Annals of the Institute of Statistical Mathematics ( IF 0.8 ) Pub Date : 2022-01-10 , DOI: 10.1007/s10463-021-00816-0 Fengrui Di 1 , Lei Wang 1
Statistical analysis of large-scale dataset is challenging due to the limited memory constraint and computation source and calls for the efficient distributed methods. In this paper, we mainly study the distributed estimation and inference for composite quantile regression (CQR). For computational and statistical efficiency, we propose to apply a smoothing idea to the CQR loss function for the distributed data and then successively refine the estimator via multiple rounds of aggregations.
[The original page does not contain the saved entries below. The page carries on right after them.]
### src/shared/codec_ctrl_pkg.sv
// Constants, register map and lookup tables for the converter control block.
// Assumes the system clock is also the master audio clock.
package codec_ctrl_pkg;

	// Register page and word offsets
	localparam logic [3:0] CTRL_PAGE      = 4'h2;
	localparam logic [5:0] OFS_RATE_DIV   = 6'h00;
	localparam logic [5:0] OFS_AGC_CTRL   = 6'h01;
	localparam logic [5:0] OFS_STATUS     = 6'h04;
	localparam logic [5:0] OFS_CLK_NOISE  = 6'h06;
	localparam logic [5:0] OFS_PLL_INT    = 6'h1b;
	localparam logic [5:0] OFS_PLL_FRAC   = 6'h1c;
	localparam logic [5:0] OFS_STEP_HYST  = 6'h1d;
	localparam logic [5:0] OFS_LIMIT_DEB  = 6'h1e;

	// Field positions
	localparam int REC_DIV_LSB   = 0;
	localparam int PLAY_DIV_LSB  = 3;
	localparam int AGC_EN_BIT    = 0;
	localparam int TC_LSB        = 1;
	localparam int TGT_LSB       = 5;
	localparam int AGC_GAIN_LSB  = 8;
	localparam int ST_GAIN_EQ    = 0;
	localparam int ST_NOISE      = 11;
	localparam int ST_SAT        = 12;
	localparam int ST_REC_PD     = 13;
	localparam int CLIP_STEP_BIT = 3;
	localparam int NOISE_LSB     = 4;
	localparam int FSREF_SEL_BIT = 13;
	localparam int PLL_P_LSB     = 0;
	localparam int PLL_Q_LSB     = 4;
	localparam int PLL_J_LSB     = 8;
	localparam int PLL_EN_BIT    = 15;
	localparam int PLL_D_LSB     = 2;
	localparam int REQ_GAIN_LSB  = 0;
	localparam int PLAY_PWR_BIT  = 8;
	localparam int HYST_LSB      = 9;
	localparam int REC_PWR_BIT   = 11;
	localparam int SS_SLOW_BIT   = 12;
	localparam int SS_DIS_BIT    = 15;
	localparam int DEB_OUT_LSB   = 3;
	localparam int DEB_IN_LSB    = 6;
	localparam int MAXG_LSB      = 9;

	// Writable bits and reset values
	localparam logic [15:0] MASK_CLK_NOISE = 16'h2038;
	localparam logic [15:0] MASK_PLL_INT   = 16'hfff7;
	localparam logic [15:0] MASK_PLL_FRAC  = 16'hfffc;
	localparam logic [15:0] MASK_STEP_HYST = 16'h9f7f;
	localparam logic [15:0] MASK_LIMIT_DEB = 16'hfff8;
	localparam logic [15:0] RST_CFG        = 16'h0000;
	localparam logic [15:0] RST_LIMIT_DEB  = 16'hee00;

	// Clock generation and gain scales
	localparam int DIRECT_SCALE = 128;
	localparam int PLL_SCALE    = 2048;
	localparam int FRAC_SCALE   = 10000;
	localparam int Q_MIN        = 2;
	localparam logic [6:0] GAIN_MAX = 7'd119;
	localparam int SAMPLE_W     = 24;
	localparam logic [23:0] CLIP_LEVEL = 24'h7f0000;

	// Timing
	localparam int CLK_MHZ         = 100;
	localparam int ATTACK_MIN_MS   = 8;
	localparam int DECAY_MIN_MS    = 100;
	localparam int ATTACK_BASE_CYC = ATTACK_MIN_MS * CLK_MHZ * 1000;
	localparam int DECAY_BASE_CYC  = DECAY_MIN_MS * CLK_MHZ * 1000;

	// Record power sequence
	typedef enum logic [2:0] {
		PW_OFF  = 3'b001,
		PW_ON   = 3'b010,
		PW_DOWN = 3'b100
	} pwr_state_e;

	// Rate divider in half units: 1, 1.5, 2, 3, 4, 5, 5.5, 6
	function automatic logic [3:0] div_half(input logic [2:0] code);
		logic [3:0] v;
		v = 4'h2;
		case (code)
			3'h0: v = 4'h2;
			3'h1: v = 4'h3;
			3'h2: v = 4'h4;
			3'h3: v = 4'h6;
			3'h4: v = 4'h8;
			3'h5: v = 4'ha;
			3'h6: v = 4'hb;
			default: v = 4'hc;
		endcase
		return v;
	endfunction

	// Target average, -5.5 dB down to -24 dB of full scale
	function automatic logic [23:0] target_level(input logic [2:0] code);
		logic [23:0] v;
		v = 24'h0;
		case (code)
			3'h0: v = 24'h43f3d8;
			3'h1: v = 24'h32f551;
			3'h2: v = 24'h287a10;
			3'h3: v = 24'h2026f7;
			3'h4: v = 24'h198a1d;
			3'h5: v = 24'h12148a;
			3'h6: v = 24'h0ccccd;
			default: v = 24'h08138a;
		endcase
		return v;
	endfunction

	// Noise threshold -60, -70, -80, -90 dB and lowest allowed maximum gain
	function automatic logic [23:0] noise_level(input logic [1:0] code);
		return (code == 2'h0) ? 24'h0020c5 : (code == 2'h1) ? 24'h000a5d :
			(code == 2'h2) ? 24'h000347 : 24'h000109;
	endfunction

	function automatic logic [6:0] min_max_gain(input logic [1:0] code);
		return (code == 2'h0) ? 7'd0 : (code == 2'h1) ? 7'd23 :
			(code == 2'h2) ? 7'd43 : 7'd63;
	endfunction

	// Decay multiples of the shortest decay time: 100..500 ms
	function automatic int decay_mult(input logic [1:0] code);
		return (code == 2'h0) ? 1 : (code == 2'h1) ? 2 : (code == 2'h2) ? 4 : 5;
	endfunction

endpackage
Based on the Bahadur representation, we derive the asymptotic normality of the proposed multi-round smoothed CQR estimator and show that it also achieves the same efficiency of the ideal CQR estimator by analyzing the entire dataset simultaneously. Moreover, to improve the efficiency of the CQR, we propose a multi-round smoothed weighted CQR estimator. Extensive numerical experiments on both simulated and real data validate the superior performance of the proposed estimators.
中文翻译:
分布式数据的多轮平滑复合分位数回归
由于内存限制和计算源的限制,大规模数据集的统计分析具有挑战性,需要高效的分布式方法。在本文中,我们主要研究复合分位数回归(CQR)的分布式估计和推理。为了计算和统计效率,我们建议将平滑思想应用于分布式数据的 CQR 损失函数,然后通过多轮聚合连续细化估计量。基于 Bahadur 表示,我们推导了所提出的多轮平滑 CQR 估计器的渐近正态性,并表明它通过同时分析整个数据集也达到了与理想 CQR 估计器相同的效率。此外,为了提高 CQR 的效率,我们提出了一种多轮平滑加权 CQR 估计器。